» **What the task requires**:
Take the data that sits below and write it out again exactly.

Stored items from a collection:

=== Section Start ===

File: config.mk
export PLATFORM = sky130hd
export DESIGN_NAME = retire_trace_sink_flat
export DESIGN_NICKNAME = d
export VERILOG_FILES = /design/src/rtl/retire_trace_sink_if.sv /design/src/rtl/retire_trace_sink.sv /design/src/flat_wrapper.sv
export SDC_FILE = /design/constraint.sdc
export NUM_CORES = 1
export LEC_CHECK = 0
export ABC_AREA = 1
export BUFFER_PORTS_ARGS = -buffer_cell sky130_fd_sc_hd__buf_2
export CAP_MARGIN = 5
export CELL_PAD_IN_SITES_DETAIL_PLACEMENT = 1
export CELL_PAD_IN_SITES_GLOBAL_PLACEMENT = 1
export CORE_AREA = 2 2 313 284
export CTS_CLUSTER_SIZE = 14
export DETAILED_ROUTE_END_ITERATION = 6
export DIE_AREA = 0 0 315 286
export PLACE_DENSITY_LB_ADDON = 0.1
export SETUP_SLACK_MARGIN = 0.02
export SYNTH_ARGS = -nofsm -noshare
export SYNTH_HDL_FRONTEND = slang
export SYNTH_SLANG_ARGS = --single-unit
File: constraint.sdc
create_clock -name i_clk -period 11 [get_ports i_clk]
set_clock_uncertainty 0.2 [all_clocks]
set_input_delay 0.55 -clock i_clk [delete_from_list [all_inputs] [get_ports i_clk]]
set_output_delay 0.55 -clock i_clk [all_outputs]
set_load 0.01 [all_outputs]
File: src/rtl/retire_trace_sink_if.sv
// Retire trace sink bus bundle.
//   retire_valid/retire_pc/retire_instr : retire trace port from the core
//   trace_data/trace_valid/trace_last   : outbound 32-bit trace stream
//   trace_ready                         : sink back-pressure for the stream
// master: core + sink side (drives retire, ready); slave: retire_trace_sink.
interface retire_trace_sink_if;
  logic        retire_valid;
  logic [31:0] retire_pc;
  logic [31:0] retire_instr;
  logic [31:0] trace_data;
  logic        trace_valid;
  logic        trace_last;
  logic        trace_ready;

  modport master (
    output retire_valid, retire_pc, retire_instr, trace_ready,
    input  trace_data, trace_valid, trace_last
  );

  modport slave (
    input  retire_valid, retire_pc, retire_instr, trace_ready,
    output trace_data, trace_valid, trace_last
  );
endinterface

=== Section End ===

» **Exercise response**:
File: config.mk
export PLATFORM = sky130hd
export DESIGN_NAME = retire_trace_sink_flat
export DESIGN_NICKNAME = d
export VERILOG_FILES = /design/src/rtl/retire_trace_sink_if.sv /design/src/rtl/retire_trace_sink.sv /design/src/flat_wrapper.sv
export SDC_FILE = /design/constraint.sdc
export NUM_CORES = 1
export LEC_CHECK = 0
export ABC_AREA = 1
export BUFFER_PORTS_ARGS = -buffer_cell sky130_fd_sc_hd__buf_2
export CAP_MARGIN = 5
export CELL_PAD_IN_SITES_DETAIL_PLACEMENT = 1
export CELL_PAD_IN_SITES_GLOBAL_PLACEMENT = 1
export CORE_AREA = 2 2 313 284
export CTS_CLUSTER_SIZE = 14
export DETAILED_ROUTE_END_ITERATION = 6
export DIE_AREA = 0 0 315 286
export PLACE_DENSITY_LB_ADDON = 0.1
export SETUP_SLACK_MARGIN = 0.02
export SYNTH_ARGS = -nofsm -noshare
export SYNTH_HDL_FRONTEND = slang
export SYNTH_SLANG_ARGS = --single-unit
File: constraint.sdc
create_clock -name i_clk -period 11 [get_ports i_clk]
set_clock_uncertainty 0.2 [all_clocks]
set_input_delay 0.55 -clock i_clk [delete_from_list [all_inputs] [get_ports i_clk]]
set_output_delay 0.55 -clock i_clk [all_outputs]
set_load 0.01 [all_outputs]
File: src/rtl/retire_trace_sink_if.sv
// Retire trace sink bus bundle.
//   retire_valid/retire_pc/retire_instr : retire trace port from the core
//   trace_data/trace_valid/trace_last   : outbound 32-bit trace stream
//   trace_ready                         : sink back-pressure for the stream
// master: core + sink side (drives retire, ready); slave: retire_trace_sink.
interface retire_trace_sink_if;
  logic        retire_valid;
  logic [31:0] retire_pc;
  logic [31:0] retire_instr;
  logic [31:0] trace_data;
  logic        trace_valid;
  logic        trace_last;
  logic        trace_ready;

  modport master (
    output retire_valid, retire_pc, retire_instr, trace_ready,
    input  trace_data, trace_valid, trace_last
  );

  modport slave (
    input  retire_valid, retire_pc, retire_instr, trace_ready,
    output trace_data, trace_valid, trace_last
  );
endinterface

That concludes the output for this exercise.